● **What the task requires**:
Below are some records. Pull every line that contains the word "advance".

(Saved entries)
********************

## src/hw/rtl/bthg_pkg.sv

```systemverilog
// Package with the shared types and constants of the button tap-and-hold gesture detector.
package bthg_pkg;

  localparam int unsigned TimeWidthDefault = 32;
  localparam int unsigned InTimeWidth      = 32;
  localparam int unsigned MsWidth          = 16;
  localparam int unsigned TapWidth         = 4;
  localparam int unsigned CfgIdxWidth      = 2;
  localparam int unsigned InDataWidth      = 40;
  localparam int unsigned OutDataWidth     = 16;

  localparam logic [TapWidth-1:0] TapMax = '1;

  localparam logic [MsWidth-1:0]  DebounceReset = 16'd20;
  localparam logic [MsWidth-1:0]  TimeoutReset  = 16'd500;
  localparam logic [TapWidth-1:0] TapsReset     = 4'd3;
  localparam logic [MsWidth-1:0]  HoldReset     = 16'd1000;

  typedef enum logic [1:0] {
    CMD_UPDATE  = 2'd0,
    CMD_CONSUME = 2'd1,
    CMD_CLEAR   = 2'd2
  } cmd_e;

  typedef enum logic [CfgIdxWidth-1:0] {
    REG_DEBOUNCE = 2'd0,
    REG_TIMEOUT  = 2'd1,
    REG_TAPS     = 2'd2,
    REG_HOLD     = 2'd3
  } reg_idx_e;

  typedef struct packed {
    logic [MsWidth-1:0]  debounce_ms;
    logic [MsWidth-1:0]  tap_window_ms;
    logic [TapWidth-1:0] taps_required;
    logic [MsWidth-1:0]  hold_ms;
  } cfg_t;

  typedef struct packed {
    logic [TapWidth-1:0] taps_so_far;
    logic                hold_armed;
    logic                action_pending;
    logic                release_edge;
    logic                press_edge;
    logic                is_pressed;
  } res_t;

endpackage

```

## src/hw/rtl/bthg_cfg.sv

```systemverilog
// Configuration register file of the gesture detector.
module bthg_cfg (
  input  logic                               clk_i,
  input  logic                               rst_ni,
  input  logic                               cfg_we_i,
  input  logic [bthg_pkg::CfgIdxWidth-1:0]   cfg_idx_i,
  input  logic [bthg_pkg::MsWidth-1:0]       cfg_wdata_i,
  output bthg_pkg::cfg_t                     cfg_o
);

  bthg_pkg::cfg_t cfg_q, cfg_d;

  always_comb begin
    cfg_d = cfg_q;
    if (cfg_we_i) begin
      case (bthg_pkg::reg_idx_e'(cfg_idx_i))
        bthg_pkg::REG_DEBOUNCE: cfg_d.debounce_ms = cfg_wdata_i;
        bthg_pkg::REG_TIMEOUT:  cfg_d.tap_window_ms = cfg_wdata_i;
        bthg_pkg::REG_TAPS:
          cfg_d.taps_required = cfg_wdata_i[bthg_pkg::TapWidth-1:0];
        bthg_pkg::REG_HOLD:     cfg_d.hold_ms = cfg_wdata_i;
        default: cfg_d = cfg_q;
      endcase
    end
  end

  always_ff @(posedge clk_i or negedge rst_ni) begin
    if (!rst_ni) begin
      cfg_q.debounce_ms   <= bthg_pkg::DebounceReset;
      cfg_q.tap_window_ms <= bthg_pkg::TimeoutReset;
      cfg_q.taps_required <= bthg_pkg::TapsReset;
      cfg_q.hold_ms       <= bthg_pkg::HoldReset;
    end else begin
      cfg_q <= cfg_d;
    end
  end

  assign cfg_o = cfg_q;

endmodule

```

## src/hw/rtl/bthg_core.sv

```systemverilog
// Gesture state registers and the combinational update logic for one request.
module bthg_core #(
  parameter int unsigned TimeWidth = bthg_pkg::TimeWidthDefault
) (
  input  logic                  clk_i,
  input  logic                  rst_ni,
  input  logic                  fire_i,
  input  bthg_pkg::cmd_e        cmd_i,
  input  logic                  pin_level_i,
  input  logic [TimeWidth-1:0]  now_i,
  input  bthg_pkg::cfg_t        cfg_i,
  output bthg_pkg::res_t        res_o
);

  logic                          pressed_q, pressed_d;
  logic                          armed_q, armed_d;
  logic                          pending_q, pending_d;
  logic [bthg_pkg::TapWidth-1:0] taps_q, taps_d;
  logic [TimeWidth-1:0]          press_stamp_q, press_stamp_d;
  logic [TimeWidth-1:0]          release_stamp_q, release_stamp_d;
  logic [TimeWidth-1:0]          tap_stamp_q, tap_stamp_d;

  logic                 raw_pressed;
  logic                 rise, fall;
  logic [TimeWidth-1:0] el_press, el_release, el_tap, el_tap_new;
  logic [TimeWidth-1:0] debounce, timeout, hold;
  logic [bthg_pkg::TapWidth-1:0] taps_rise;

  assign raw_pressed = ~pin_level_i;
  assign el_press    = now_i - press_stamp_q;
  assign el_release  = now_i - release_stamp_q;
  assign el_tap      = now_i - tap_stamp_q;
  assign debounce    = TimeWidth'(cfg_i.debounce_ms);
  assign timeout     = TimeWidth'(cfg_i.tap_window_ms);
  assign hold        = TimeWidth'(cfg_i.hold_ms);

  always_comb begin
    pressed_d       = pressed_q;
    armed_d         = armed_q;
    pending_d       = pending_q;
    taps_d          = taps_q;
    press_stamp_d   = press_stamp_q;
    release_stamp_d = release_stamp_q;
    tap_stamp_d     = tap_stamp_q;
    rise            = 1'b0;
    fall            = 1'b0;
    taps_rise       = taps_q;
    el_tap_new      = el_tap;

    case (cmd_i)
      bthg_pkg::CMD_UPDATE: begin
        rise = raw_pressed & ~pressed_q & (el_press > debounce);
        fall = ~raw_pressed & pressed_q & (el_release > debounce);
        if (rise) begin
          press_stamp_d = now_i;
          pressed_d     = 1'b1;
          tap_stamp_d   = now_i;
          el_tap_new    = '0;
          if (el_tap <= timeout) begin
            taps_rise = (taps_q == bthg_pkg::TapMax) ? taps_q
                                                     : taps_q + 1'b1;
          end else begin
            taps_rise = bthg_pkg::TapWidth'(1);
          end
          taps_d = taps_rise;
          if (taps_rise >= cfg_i.taps_required) begin
            armed_d = 1'b1;
          end
        end
        if (fall) begin
          release_stamp_d = now_i;
          pressed_d       = 1'b0;
        end
        if (armed_d && pressed_d && (el_tap_new >= hold)) begin
          pending_d = 1'b1;
          armed_d   = 1'b0;
          taps_d    = '0;
        end
        if (!pressed_d) begin
          armed_d = 1'b0;
          if (el_tap_new > timeout) begin
            taps_d = '0;
          end
        end
      end
      bthg_pkg::CMD_CONSUME: begin
        pending_d = 1'b0;
      end
      bthg_pkg::CMD_CLEAR: begin
        pressed_d       = 1'b0;
        armed_d         = 1'b0;
        pending_d       = 1'b0;
        taps_d          = '0;
        press_stamp_d   = '0;
        release_stamp_d = '0;
        tap_stamp_d     = '0;
      end
      default: begin
        pressed_d = pressed_q;
      end
    endcase
  end

  always_ff @(posedge clk_i or negedge rst_ni) begin
    if (!rst_ni) begin
      pressed_q       <= 1'b0;
      armed_q         <= 1'b0;
      pending_q       <= 1'b0;
      taps_q          <= '0;
      press_stamp_q   <= '0;
      release_stamp_q <= '0;
      tap_stamp_q     <= '0;
    end else if (fire_i) begin
      pressed_q       <= pressed_d;
      armed_q         <= armed_d;
      pending_q       <= pending_d;
      taps_q          <= taps_d;
      press_stamp_q   <= press_stamp_d;
      release_stamp_q <= release_stamp_d;
      tap_stamp_q     <= tap_stamp_d;
    end
  end

  assign res_o.is_pressed     = pressed_d;
  assign res_o.press_edge     = rise;
  assign res_o.release_edge   = fall;
  assign res_o.action_pending = pending_d;
  assign res_o.hold_armed     = armed_d;
  assign res_o.taps_so_far    = taps_d;

endmodule

```

## src/hw/rtl/button_tap_hold_gesture_detector.sv

```systemverilog
// Top level of the button tap-and-hold gesture detector.
// Every request (update tick, consume or clear) yields exactly one result that shows the
// gesture state after it. The block takes one request per clock cycle unless the result
// side stalls it: the request is captured in an input register, the state update and the
// result are computed in one pass of compare and subtract logic on the timestamp
// registers, and the result is held in an output register. Back-pressure on the result
// side stalls the input register, and the input side keeps accepting as long as the
// output register is free or is being emptied in the same cycle.
module button_tap_hold_gesture_detector #(
  parameter int unsigned TIME_WIDTH = bthg_pkg::TimeWidthDefault
) (
  input  logic                                  clk_i,
  input  logic                                  rst_ni,
  input  logic                                  s_axis_tvalid,
  output logic                                  s_axis_tready,
  // Bits from low up: pin_level, millisecond time, zero fill.
  input  logic [bthg_pkg::InDataWidth-1:0]      s_axis_tdata,
  // Bits from low up: command.
  input  logic [1:0]                            s_axis_tuser,
  output logic                                  m_axis_tvalid,
  input  logic                                  m_axis_tready,
  // Bits from low up: is_pressed, press_edge, release_edge, action_pending,
  // hold_armed, taps_so_far, zero fill.
  output logic [bthg_pkg::OutDataWidth-1:0]     m_axis_tdata,
  input  logic                                  cfg_we_i,
  input  logic [bthg_pkg::CfgIdxWidth-1:0]      cfg_idx_i,
  input  logic [bthg_pkg::MsWidth-1:0]          cfg_wdata_i
);

  logic                                in_valid_q;
  bthg_pkg::cmd_e                      cmd_q;
  logic                                pin_q;
  logic [bthg_pkg::InTimeWidth-1:0]    time_q;
  logic                                out_valid_q;
  bthg_pkg::res_t                      res_q;
  bthg_pkg::res_t                      res;
  bthg_pkg::cfg_t                      cfg;
  logic                                advance;
  logic                                in_fire;

  assign advance       = in_valid_q & (~out_valid_q | m_axis_tready);
  assign s_axis_tready = ~in_valid_q | advance;
  assign in_fire       = s_axis_tvalid & s_axis_tready;

  bthg_cfg u_cfg (
    .clk_i       (clk_i),
    .rst_ni      (rst_ni),
    .cfg_we_i    (cfg_we_i),
    .cfg_idx_i   (cfg_idx_i),
    .cfg_wdata_i (cfg_wdata_i),
    .cfg_o       (cfg)
  );

  bthg_core #(
    .TimeWidth (TIME_WIDTH)
  ) u_core (
    .clk_i       (clk_i),
    .rst_ni      (rst_ni),
    .fire_i      (advance),
    .cmd_i       (cmd_q),
    .pin_level_i (pin_q),
    .now_i       (TIME_WIDTH'(time_q)),
    .cfg_i       (cfg),
    .res_o       (res)
  );

  always_ff @(posedge clk_i or negedge rst_ni) begin
    if (!rst_ni) begin
      in_valid_q  <= 1'b0;
      out_valid_q <= 1'b0;
    end else begin
      if (s_axis_tready) begin
        in_valid_q <= s_axis_tvalid;
      end
      if (advance) begin
        out_valid_q <= 1'b1;
      end else if (m_axis_tready) begin
        out_valid_q <= 1'b0;
      end
    end
  end

  always_ff @(posedge clk_i) begin
    if (in_fire) begin
      cmd_q  <= bthg_pkg::cmd_e'(s_axis_tuser);
      pin_q  <= s_axis_tdata[0];
      time_q <= s_axis_tdata[bthg_pkg::InTimeWidth:1];
    end
    if (advance) begin
      res_q <= res;
    end
  end

  assign m_axis_tvalid = out_valid_q;
  assign m_axis_tdata  = bthg_pkg::OutDataWidth'(res_q);

endmodule

```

********************

● **Solution to the problem**:
  logic                                advance;
  assign advance       = in_valid_q & (~out_valid_q | m_axis_tready);
  assign s_axis_tready = ~in_valid_q | advance;
    .fire_i      (advance),
      if (advance) begin
    if (advance) begin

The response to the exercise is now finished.